Well, I had planned on going to sleep early tonight, but alas… here I am making stuff with my laser. It’s been keeping me sane the last few months, for the most part anyway.
What I’ve been wanting to write about lately, but haven’t been motivated enough to, was finding motivation. We’re stuck right now. We’re indoors, with the same people, every. Single. Moment. Of. Every. Single. Day.
I love my people. They’re great. They’re wonderful, full of love and joy. I’m a Debbie downer, sorry to all the Debbie’s out there, but hey at least you’re not Karen levels. (Ah, yeah, I just went there).
I hit the corona-depression pretty hard and pretty fast waaaayyy early on. I was also having issues with meds and kids were out of school, both kids had surgeries last month, and ya know the global pandemic happening, racial tensions at all time highs, and what the AF is happening in politics?!? Don’t worry, we’re not touching that subject.
It was HARD. Like sleeping all day because you don’t want to face the world hard. Was it really hard? Probably not, but that’s the weird thing about mental illness, it completely distorts you perception of reality, and that doesn’t make things easier.
On top of that, you probably know that you don’t have things bad, but your brain is telling you the complete opposite. Life really isn’t that bad, but my brain was telling me some really dark $hi!t that sitting here in front of this screen, I look back at, and just wonder how I got there. How am I even still here today? I still don’t understand that.
Then something started to happen. The clouds are still there, but that bright ball of sunshine started to peak through. I could hear music again. I started singing along. I. Started. Dancing!
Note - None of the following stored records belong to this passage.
===== config.mk =====
export PLATFORM = sky130hd
export DESIGN_NAME = cps_speed_select
export DESIGN_NICKNAME = d
export VERILOG_FILES = /design/src/cps_pkg.sv /design/src/cps_speed_select.sv
export SDC_FILE = /design/constraint.sdc
export NUM_CORES = 1
export LEC_CHECK = 0
export BUFFER_PORTS_ARGS = -buffer_cell sky130_fd_sc_hd__buf_2
export CORE_UTILIZATION = 38
export CTS_CLUSTER_DIAMETER = 200
export DETAILED_ROUTE_END_ITERATION = 16
export PLACE_DENSITY = 0.76
export SYNTH_ARGS = -nofsm -noshare
export SYNTH_HDL_FRONTEND = slang
export SYNTH_SLANG_ARGS = --single-unit

===== constraint.sdc =====
create_clock -name clk -period 2.2 [get_ports clk]
set_clock_uncertainty 0.2 [all_clocks]
set_input_delay 0 -clock clk [delete_from_list [all_inputs] [get_ports clk]]
set_output_delay 0 -clock clk [all_outputs]
set_load 0.1 [all_outputs]

===== src/cps_pkg.sv =====
/*
  cps_pkg: register map, field positions, reset values and speed codes for
  the core and peripheral speed select block.
  assumes: 8-bit registers on the low byte of a 32-bit apb data bus.
*/
package cps_pkg;
  // printed offsets are not all multiples of four: they are word indexes
  localparam logic [7:0] CLOCK_SPEED_CONTROL_IDX     = 8'h8f;
  localparam logic [7:0] SPI_CLOCK_SPEED_CONTROL_IDX = 8'haf;
  localparam int         IDX_SHIFT                   = 2;

  localparam int CORE_DOUBLE_SPEED_POS       = 0;
  localparam int TIMER0_SPEED_SEL_POS        = 1;
  localparam int TIMER1_SPEED_SEL_POS        = 2;
  localparam int TIMER2_SPEED_SEL_POS        = 3;
  localparam int UART_SPEED_SEL_POS          = 4;
  localparam int COUNTER_ARRAY_SPEED_SEL_POS = 5;
  localparam int WATCHDOG_SPEED_SEL_POS      = 6;
  localparam int TWO_WIRE_SPEED_SEL_POS      = 7;
  localparam int SPI_SPEED_SEL_POS           = 0;

  localparam int NUM_PERIPH = 8;
  localparam int SPI_IDX    = 7;

  localparam logic [6:0] PERIPH_SEL_RESET = 7'h00;
  localparam logic       SPI_SEL_RESET    = 1'b0;

  localparam logic [3:0] PERIODS_FAST = 4'h6;
  localparam logic [3:0] PERIODS_STD  = 4'hc;

  localparam logic [1:0] UART_MODE_SYNC  = 2'h0;
  localparam logic [1:0] UART_MODE_FIXED = 2'h2;
endpackage


===== src/cps_speed_select.sv =====
/*
  cps_speed_select: two byte-wide clock speed control registers on apb and
  the per-peripheral period selection derived from them.
  assumes: one clock, synchronous reset, security byte level stable at reset
  release, osc/2 phase supplied as a synchronous level.
*/
// Design decision made here: register access over APB.
`timescale 1ns/100ps

// Operation
// (RULE1) control byte: seven peripheral bits, core bit0
// (RULE2) core bit clear 12 periods, set 6
// (RULE3) peripheral bits ignored while core standard
// (RULE4) double speed, clear bit gives 6
// (RULE5) double speed, set bit gives 12
// (RULE6) uart bit only for modes 0, 2
// (RULE7) reset clears bits 7..1, bit0 from security
// (RULE8) second register bit0 selects spi speed
// (RULE9) spi register upper bits reserved, bit0 resets 0
// (RULE10) whole-byte access only, no bit addressing
// (RULE11) core bit change only on osc/2 rise
// (RULE12) writes update in the same bus cycle
module cps_speed_select (
  input  wire logic        clk,
  input  wire logic        srst,
  input  wire logic        psel,
  input  wire logic        penable,
  input  wire logic        pwrite,
  input  wire logic [11:0] paddr,
  input  wire logic [31:0] pwdata,
  input  wire logic [3:0]  pstrb,
  output logic             pready,
  output logic [31:0]      prdata,
  output logic             pslverr,
  input  wire logic        securityDoubleSpeed,
  input  wire logic        oscHalfPhase,
  input  wire logic [1:0]  uartMode,
  output logic             coreDoubleSpeed,
  output logic [3:0]       cpuPeriods,
  output logic [7:0]       periphFast
);
  localparam logic [11:0] ADDR_CTRL =
    12'(cps_pkg::CLOCK_SPEED_CONTROL_IDX) << cps_pkg::IDX_SHIFT;
  localparam logic [11:0] ADDR_SPI =
    12'(cps_pkg::SPI_CLOCK_SPEED_CONTROL_IDX) << cps_pkg::IDX_SHIFT;

  logic       coreReq_q;
  logic [6:0] periphSel_q;
  logic       spiSel_q;
  logic       coreEff_q;
  logic       halfPhase_q;
  logic       resetSeen_q;
  logic       setup;
  logic       wrCtrl;
  logic       wrSpi;
  logic       hitAny;
  logic [7:0] selAll;
  wire  logic [7:0] fastD;

  assign setup  = psel && !penable;
  assign hitAny = (paddr == ADDR_CTRL) || (paddr == ADDR_SPI);
  // byte lane 0 must be written: partial bit writes do not exist
  assign wrCtrl = setup && pwrite && pstrb[0] && (paddr == ADDR_CTRL); // see (RULE10)
  assign wrSpi  = setup && pwrite && pstrb[0] && (paddr == ADDR_SPI);  // see (RULE10)

  // zero wait states: the answer is raised in the setup cycle's edge
  always_ff @(posedge clk) begin
    if (srst) begin
      pready  <= 1'b0;
      pslverr <= 1'b0;
      prdata  <= 32'h0000_0000;
    end else begin
      pready  <= setup;
      pslverr <= setup && !hitAny;
      prdata  <= 32'h0000_0000;
      if (setup && !pwrite && paddr == ADDR_CTRL) begin
        prdata <= {24'h000000, periphSel_q, coreReq_q}; // see (RULE1)
      end else if (setup && !pwrite && paddr == ADDR_SPI) begin
        // reserved bits are undefined; zero is a legal choice
        prdata <= {24'h000000, 7'h00, spiSel_q}; // see (RULE9)
      end
    end
  end

  // strap taken one edge after reset release, never inside the reset term
  always_ff @(posedge clk) begin
    if (srst) begin
      resetSeen_q <= 1'b1;
    end else begin
      resetSeen_q <= 1'b0;
    end
  end

  always_ff @(posedge clk) begin
    if (srst) begin
      coreReq_q   <= 1'b0;
      periphSel_q <= cps_pkg::PERIPH_SEL_RESET; // see (RULE7)
      spiSel_q    <= cps_pkg::SPI_SEL_RESET;    // see (RULE9)
    end else begin
      if (resetSeen_q) begin
        coreReq_q <= securityDoubleSpeed; // see (RULE7)
      end else if (wrCtrl) begin
        coreReq_q <= pwdata[cps_pkg::CORE_DOUBLE_SPEED_POS]; // see (RULE12)
      end
      if (wrCtrl) begin
        periphSel_q <= pwdata[7:1]; // see (RULE12)
      end
      if (wrSpi) begin
        spiSel_q <= pwdata[cps_pkg::SPI_SPEED_SEL_POS]; // see (RULE8)
      end
    end
  end

  // effective core speed moves only on the osc/2 rising edge to avoid glitches
  always_ff @(posedge clk) begin
    if (srst) begin
      halfPhase_q <= 1'b0;
      coreEff_q   <= 1'b0;
    end else begin
      halfPhase_q <= oscHalfPhase;
      if (oscHalfPhase && !halfPhase_q) begin
        coreEff_q <= coreReq_q; // see (RULE11)
      end
    end
  end

  assign selAll = {spiSel_q, periphSel_q[6:0]};

  genvar g;
  generate
    for (g = 0; g < cps_pkg::NUM_PERIPH; g++) begin : gPeriph
      if (g == cps_pkg::UART_SPEED_SEL_POS - 1) begin : gUart
        // outside modes 0 and 2 the uart keeps the core rate
        assign fastD[g] = coreEff_q &&
          ((uartMode == cps_pkg::UART_MODE_SYNC || uartMode == cps_pkg::UART_MODE_FIXED)
            ? !selAll[g] : 1'b1); // see (RULE6)

        uart_std_a: assert property (@(posedge clk) disable iff (srst) // see (RULE3)
          !coreEff_q |=> !periphFast[g])
          else $error("uart fast while core standard");

        uart_sel_a: assert property (@(posedge clk) disable iff (srst) // see (RULE6)
          coreEff_q && !uartMode[0] |=> periphFast[g] == !$past(selAll[g]))
          else $error("uart speed bit ignored in modes 0 and 2");
      end else begin : gPlain
        assign fastD[g] = coreEff_q && !selAll[g]; // see (RULE3) see (RULE4) see (RULE5)

        plain_std_a: assert property (@(posedge clk) disable iff (srst) // see (RULE3)
          !coreEff_q |=> !periphFast[g])
          else $error("peripheral fast while core standard");

        plain_fast_a: assert property (@(posedge clk) disable iff (srst) // see (RULE4)
          coreEff_q && !selAll[g] |=> periphFast[g])
          else $error("cleared speed bit not fast");

        plain_slow_a: assert property (@(posedge clk) disable iff (srst) // see (RULE5)
          selAll[g] |=> !periphFast[g])
          else $error("set speed bit not standard");
      end
    end
  endgenerate

  always_ff @(posedge clk) begin
    if (srst) begin
      coreDoubleSpeed <= 1'b0;
      cpuPeriods      <= cps_pkg::PERIODS_STD;
      periphFast      <= 8'h00;
    end else begin
      coreDoubleSpeed <= coreEff_q;
      cpuPeriods      <= coreEff_q ? cps_pkg::PERIODS_FAST : cps_pkg::PERIODS_STD; // see (RULE2)
      periphFast      <= fastD;
    end
  end

  // core speed switching
  ctrl_stable_a: assert property (@(posedge clk) disable iff (srst) // see (RULE11)
    !(oscHalfPhase && !halfPhase_q) |=> $stable(coreEff_q))
    else $error("core speed changed off osc/2 rise");

  eff_follow_a: assert property (@(posedge clk) disable iff (srst) // see (RULE11)
    oscHalfPhase && !halfPhase_q |=> coreEff_q == $past(coreReq_q))
    else $error("core speed not taken on osc/2 rise");

  // speed outputs
  std_ignore_a: assert property (@(posedge clk) disable iff (srst) // see (RULE3)
    !coreEff_q |=> periphFast == 8'h00)
    else $error("peripheral fast while core standard");

  cpu_period_a: assert property (@(posedge clk) disable iff (srst) // see (RULE2)
    1'b1 |=> cpuPeriods == ($past(coreEff_q) ? cps_pkg::PERIODS_FAST : cps_pkg::PERIODS_STD))
    else $error("cpu period mismatch");

  core_out_a: assert property (@(posedge clk) disable iff (srst) // see (RULE2)
    1'b1 |=> coreDoubleSpeed == $past(coreEff_q))
    else $error("core speed output lags");

  cpu_fast_out_a: assert property (@(posedge clk) disable iff (srst) // see (RULE2)
    coreDoubleSpeed |-> cpuPeriods == cps_pkg::PERIODS_FAST)
    else $error("cpu period disagrees with core speed");

  fast_needs_core_a: assert property (@(posedge clk) disable iff (srst) // see (RULE3)
    periphFast != 8'h00 |-> coreDoubleSpeed)
    else $error("peripheral fast without core double speed");

  timer0_fast_a: assert property (@(posedge clk) disable iff (srst) // see (RULE4)
    coreEff_q && !periphSel_q[0] |=> periphFast[0])
    else $error("timer0 not fast");

  timer0_std_a: assert property (@(posedge clk) disable iff (srst) // see (RULE5)
    periphSel_q[0] |=> !periphFast[0])
    else $error("timer0 not standard");

  spi_sel_a: assert property (@(posedge clk) disable iff (srst) // see (RULE8)
    coreEff_q |=> periphFast[7] == !$past(spiSel_q))
    else $error("spi speed mismatch");

  uart_mode_a: assert property (@(posedge clk) disable iff (srst) // see (RULE6)
    coreEff_q && uartMode[0] |=> periphFast[3])
    else $error("uart bit acted outside modes 0 and 2");

  // stored bits
  write_upd_a: assert property (@(posedge clk) disable iff (srst) // see (RULE12)
    wrCtrl && !resetSeen_q |=> periphSel_q == $past(pwdata[7:1]))
    else $error("control write lost");

  core_write_a: assert property (@(posedge clk) disable iff (srst) // see (RULE12)
    wrCtrl && !resetSeen_q |=> coreReq_q == $past(pwdata[cps_pkg::CORE_DOUBLE_SPEED_POS]))
    else $error("core bit write lost");

  ctrl_hold_a: assert property (@(posedge clk) disable iff (srst) // see (RULE1)
    !wrCtrl |=> $stable(periphSel_q))
    else $error("peripheral bits changed without a write");

  strap_load_a: assert property (@(posedge clk) disable iff (srst) // see (RULE7)
    resetSeen_q |=> coreReq_q == $past(securityDoubleSpeed))
    else $error("core bit not loaded from security byte");

  strap_once_a: assert property (@(posedge clk) disable iff (srst) // see (RULE7)
    !resetSeen_q && !wrCtrl |=> $stable(coreReq_q))
    else $error("core bit changed without a write");

  spi_write_a: assert property (@(posedge clk) disable iff (srst) // see (RULE8)
    wrSpi |=> spiSel_q == $past(pwdata[cps_pkg::SPI_SPEED_SEL_POS]))
    else $error("spi bit write lost");

  spi_hold_a: assert property (@(posedge clk) disable iff (srst) // see (RULE8)
    !wrSpi |=> $stable(spiSel_q))
    else $error("spi bit changed without a write");

  strobe_block_a: assert property (@(posedge clk) disable iff (srst) // see (RULE10)
    setup && pwrite && !pstrb[0] |=> $stable(periphSel_q) && $stable(spiSel_q))
    else $error("write without byte lane 0 took effect");

  reset_val_a: assert property (@(posedge clk) // see (RULE7) see (RULE9)
    srst |=> periphSel_q == 7'h00 && !spiSel_q)
    else $error("reset values wrong");

  // register bus answers
  bus_ready_a: assert property (@(posedge clk) disable iff (srst) // see (RULE12)
    setup |=> pready ##1 !pready)
    else $error("apb answer timing");

  ready_only_a: assert property (@(posedge clk) disable iff (srst) // see (RULE12)
    !setup |=> !pready)
    else $error("pready without a setup cycle");

  ready_pulse_a: assert property (@(posedge clk) disable iff (srst) // see (RULE12)
    pready |=> !pready)
    else $error("pready held too long");

  read_core_a: assert property (@(posedge clk) disable iff (srst) // see (RULE1)
    setup && !pwrite && paddr == ADDR_CTRL |=> prdata[0] == $past(coreReq_q))
    else $error("core bit read wrong");

  read_sel_a: assert property (@(posedge clk) disable iff (srst) // see (RULE1)
    setup && !pwrite && paddr == ADDR_CTRL |=> prdata[7:1] == $past(periphSel_q))
    else $error("peripheral bits read wrong");

  read_spi_a: assert property (@(posedge clk) disable iff (srst) // see (RULE8)
    setup && !pwrite && paddr == ADDR_SPI |=> prdata[0] == $past(spiSel_q))
    else $error("spi bit read wrong");

  spi_reserved_a: assert property (@(posedge clk) disable iff (srst) // see (RULE9)
    setup && !pwrite && paddr == ADDR_SPI |=> prdata[7:1] == 7'h00)
    else $error("reserved spi bits not zero");

  upper_zero_a: assert property (@(posedge clk) disable iff (srst) // see (RULE9)
    1'b1 |=> prdata[31:8] == 24'h000000)
    else $error("upper read bits not zero");

  idle_data_a: assert property (@(posedge clk) disable iff (srst) // see (RULE12)
    !(setup && !pwrite) |=> prdata == 32'h0000_0000)
    else $error("read data outside a read answer");

  unmapped_err_a: assert property (@(posedge clk) disable iff (srst) // see (RULE12)
    setup && !hitAny |=> pslverr)
    else $error("unmapped access without error");

  mapped_ok_a: assert property (@(posedge clk) disable iff (srst) // see (RULE12)
    !(setup && !hitAny) |=> !pslverr)
    else $error("error on a mapped access");

  // error only ever rides on an answer
  err_ready_a: assert property (@(posedge clk) disable iff (srst) // see (RULE12)
    pslverr |-> pready)
    else $error("pslverr without pready");
endmodule

==> results.txt, run 1 <==
The sort of element at the start of the critical path is an input port. The global route total overflow came out at 0. The mean number of vias per cell came out at 4.19.

The sequential area share after synthesis is 0.506. The maximum vdd drop is 0.000371 V. The worst hold-check path type is in2reg. The upper clock frequency limit is 465 MHz.

The arrival time reported for the critical path endpoint came out at 2.18 ns. The maximum buffer depth of the clock tree came out at 2. Once routing completed, OpenROAD measured the worst setup slack at 0.0505 ns. The routed design uses 215 um of met3 wire. Clock tree synthesis selected as its root buffer the cell clkbuf_4. The number of distinct standard cells referenced by the synthesized netlist came out at 27.

In the final routing, the length of wire on met1 measures 1030 um. The H-tree depth is 2. Setup repair after global routing left no endpoint under its margin. The count of final setup violators came out at 0. The critical path is of the in2reg type. The total power draw came out at 1350 uW.

The fraction of post-synthesis cell area in the top cell type by area came out at 0.506. The die is 59.7 um tall. The total count of max-transition violations in the final report came out at 0. For this configuration, the core starts out at a cell density of 0.408. Data on the critical path is required at its endpoint by 2.23 ns.

The area growth from synthesis to layout came out at 44.5%. For this run, the detailed router's first-pass iteration total came to 4. The biggest fanout along the worst timing path came out at 7.

In this run the static leakage power is 0.000940 uW. The top-level I/O count is 104. The number of flops mapped to enable cells by yosys came out at 0. In the layout the commonest cells are 49 x buf_2, 32 x dfxtp_1, 28 x dlygate4sd3_1, 26 x conb_1, 16 x nor2_1. The flow ran to the end, and the final reports show no timing, DRC or antenna violations. Sorting the synthesized cells by area gives the leading types as dfxtp_1 51%, buf_4 17%, mux2i_1 6.3%. Routed signal wires occupy layers up through met4. The fraction of registers with async set or reset after synthesis came out at 0. The proportion of layout cells with a drive suffix above 1 is 0.330.

The routed length per instance is 10.4 um. The count of inserted antenna diode cells came out at 0. The global-route wire length before repair is 3790 um. Among all flip-flop cells after synthesis, the most frequent one is dfxtp_1.

The power density normalized to cell area is 740 nW/um^2. The half-perimeter wire length after placement came out at 1520 um. The yosys synthesis warning count came out at 0. At the end of the flow the core is filled with cells to 0.589.

The count of port buffers added during placement came out at 49. The placeable core region is 3100 um^2. The placed cell area came out at 1450 um^2. After floorplanning, the core was divided into 20 placement rows.

The final critical delay including setup and external delays came out at 2.15 ns. The largest total area in the synthesized netlist belongs to dfxtp_1. The library cell used most frequently in the layout, excluding fill and tap cells, is buf_2. The maximum number of pins on one net before global-route repair is 18. The detailed route wirelength on metal2 is 1310 um. The clock transition at the registers of the reported paths came out at 0.09 ns. The clock net in this run drives a total of 32 sinks. The clock insertion delay at the later pin of the skew report is 0.34 ns. The count of state elements after synthesis is 32. The synthesized area per cell came out at 10.3 um^2. The area of the mapped netlist came out at 1260 um^2. The max-cap violation count is 0. The final layout contains 262 nets. The number of buffers inserted during clock tree synthesis is 5. The via count of the first global-routing pass is 888. STA classifies the critical path endpoint as a flop.

Measured along the x axis, the die boundary spans 59.7 um. For this run, the total global-route usage over all layers was measured as 0.153. The initial detailed-routing violation count came out at 20.

The via count is 1048. The hold violation count in the final report is 0. The post-synthesis instance total is 123. In the final timing run, aggregate negative setup slack is 0 ns. The share of the clock period used by the worst path after layout came out at 0.977. The initial antenna violation count is 0. The full die area is 3560 um^2. Before CTS, the worst setup slack after placement is 0.429 ns. The detailed-route wire length came out at 2600 um. The post-route DRC violation count came out at 0. TritonCTS built the clock tree. Once detail routing completed, the nets flagged for antenna violations numbered 0. The total non-filler cell area in the finished layout came out at 1830 um^2. At the end of routability-driven placement, the weighted congestion stood at 0.730.
cell families (layout without fill, tap and decap cells):
family	Yosys count	after routing	synth area share
and+or+nand+nor	41	41	0.198
buffers and inverters	35	94	0.193
muxes	8	8	0.0633
other	2	26	0.00594
DFF	32	32	0.506
AOI/OAI and AO/OA	5	5	0.0336
registers in the layout (all words and copies together) (netlist names):
register,count
coreEff_q,1
resetSeen_q,1
periphSel_q,7
cpuPeriods,2
prdata,8
pready,1
coreReq_q,1
periphFast,8
spiSel_q,1
halfPhase_q,1
pslverr,1
per-stage QoR:
step	hold WS [ns]	instances
6_report	0.106	250
5_1_grt	0.121	250
4_1_cts	0.0383	251
3_5_place_dp	0.0128	212
3_3_place_gp	0.0155	212
2_1_floorplan	-0.172	147
metal layers:
| metal | track usage | up-vias |
|---|---|---|
| li1 | - | 523 |
| met1 | 0.152 | 463 |
| met2 | 0.271 | 56 |
| met3 | 0.0584 | 6 |
| met4 | 0.0831 | 0 |
| met5 | 0 | - |
final timing paths:
check	startpoint	end	slack [ns]	depth (start not counted)
max	paddr[6]	periphSel_q[6]	0.05	8
min	penable	spiSel_q	0.11	4
max reg2reg	resetSeen_q	coreReq_q	0.59	3
min reg2reg	spiSel_q	periphFast[7]	0.22	1
power by group:
group	total (uW)	internal [uW]	switching [uW]
combinational	323	55.7	267
sequential	593	589	4.13
clock	437	238	199
worst max-delay path, stage by stage:
cell and delay [ns]:
dlygate4sd3_1 0.54, buf_2 0.14, and4bb_2 0.27, and4bb_2 0.29
buf_8 0.15, mux2i_1 0.18, nor2_1 0.05, dlygate4sd3_1 0.57
layout make-up:
cell class	count	area, um^2
clock inverters	2	35.0
multi-input cells	80	470
flip-flops and latches	32	641
clock buffers	6	41.3
well taps	44	55.1
inverters	4	15.0
repair buffers	82	571
fillers	270	1270
timing repair:
item,4_1_cts,5_1_grt
hold buffers,31,0
setup buffers,0,2
endpoints found under the setup margin,0,7
endpoints found under the hold margin,23,0
resized for setup,0,3
cell usage after synthesis (all sizes together), types with 2 or more instances:
library cell / n
nor4: 3
nor2b: 2
nand2b: 2
and3: 7
conb: 2
clkbuf: 2
dfxtp: 32
nor2: 16
nand2: 2
mux2i: 8
buf: 29
nor3: 2
inv: 4
and4bb: 2
a21oi: 2
Power figures use the tool's default switching activity.
==> run 2: changes to the inputs <==
- CORE_MARGIN: not set -> 2
==> run 2 against run 1 <==
  * Fmax increased by 2.5%
  * Utilization shrank 0.97 points
  * Cell count is 2.0% lower
  * Global-route usage decreased by 0.49 points
  * Flip-flop and latch count did not move
  * Cell area down 1.6%
  * Total power is 3.9% higher
  * Routed wire length increased by 5.2%
  * Combinational power hardly changed
  * Critical path type unchanged
  * Largest cell class unchanged
  * Highest routed layer unchanged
Boy does that dancing part hurt, though, but man I’m digging moving around again. This is metaphorical, people. I got some wireless ear buds, and I jam out to music and try to keep moving as much as I can.
My son, AJ, sings, all. day. long. Every single day. When he had his tonsils/adenoids out in June, the music just died in our house. He stopped singing and talking. Being a typical mom, at first, I was like, “dude, this is totally awesome! I can have a conversation without being interrupted.”
Yeah, no. I missed it. I missed it something fierce.
Then we had to take Ri down to get her g-tube surgery and we were in a hospital room for 5 days. Couldn’t leave, or risk the potential exposure for Covid-19. We couldn’t even take her out for a stroll down the hallway.
No music. My soundtrack stopped playing entirely. My mental playlist was erased. No backups stored anywhere to be found.
I cried a lot. In private. I’m pretty sure that even my husband didn’t know I was hiding to let the tears out. So much doubt, and so quiet.
The only thing I could hear was the darkness. It was so loud. “You aren’t enough. They don’t need you. No one needs you. And just in case you didn’t know, no one cares about you either.”
I knew this would be hard to write, but I’m still not ok, I’m well aware. But I’m better. And then I’m not. And then I am again. Ya know what, though? I’m better more than I’m not, but it also doesn’t take much to knock me down.
A couple weeks ago, I started to force myself to do things again, even though it was probably the last thing I wanted to do. I’m trying to compliment someone everyday. I’m starting to take my puppy for long walks, because I got the quarantine-bod going on. I’m creating things again.
I’m singing to a playlist, I think it may be mine, or maybe it’s just a new one I’m developing. On really good days, I’m also swaying these big old hips. They do need a little grease though, they’re a tad bit squeaky and get stuck from time to time.
I think some of this has to do with weaning off the meds. That was one of the hardest things I had ever done, believe that or not, based on what I’ve been through with my history.
I could go off on a huge long tangent about how medications can do more harm than help, and these are things doctor’s are prescribing, but I’ll save you that conversation.
I’ll leave you with this. Find your playlist. Dust that SOB off, and shake that booty God gave you. Sing with kids, dance like no ones looking, and what what makes the sunshine in your life. You have that control, take it back.
Take care, my friends. You’re never alone. You are good enough, truth be told, you’re better than you’ll ever realize.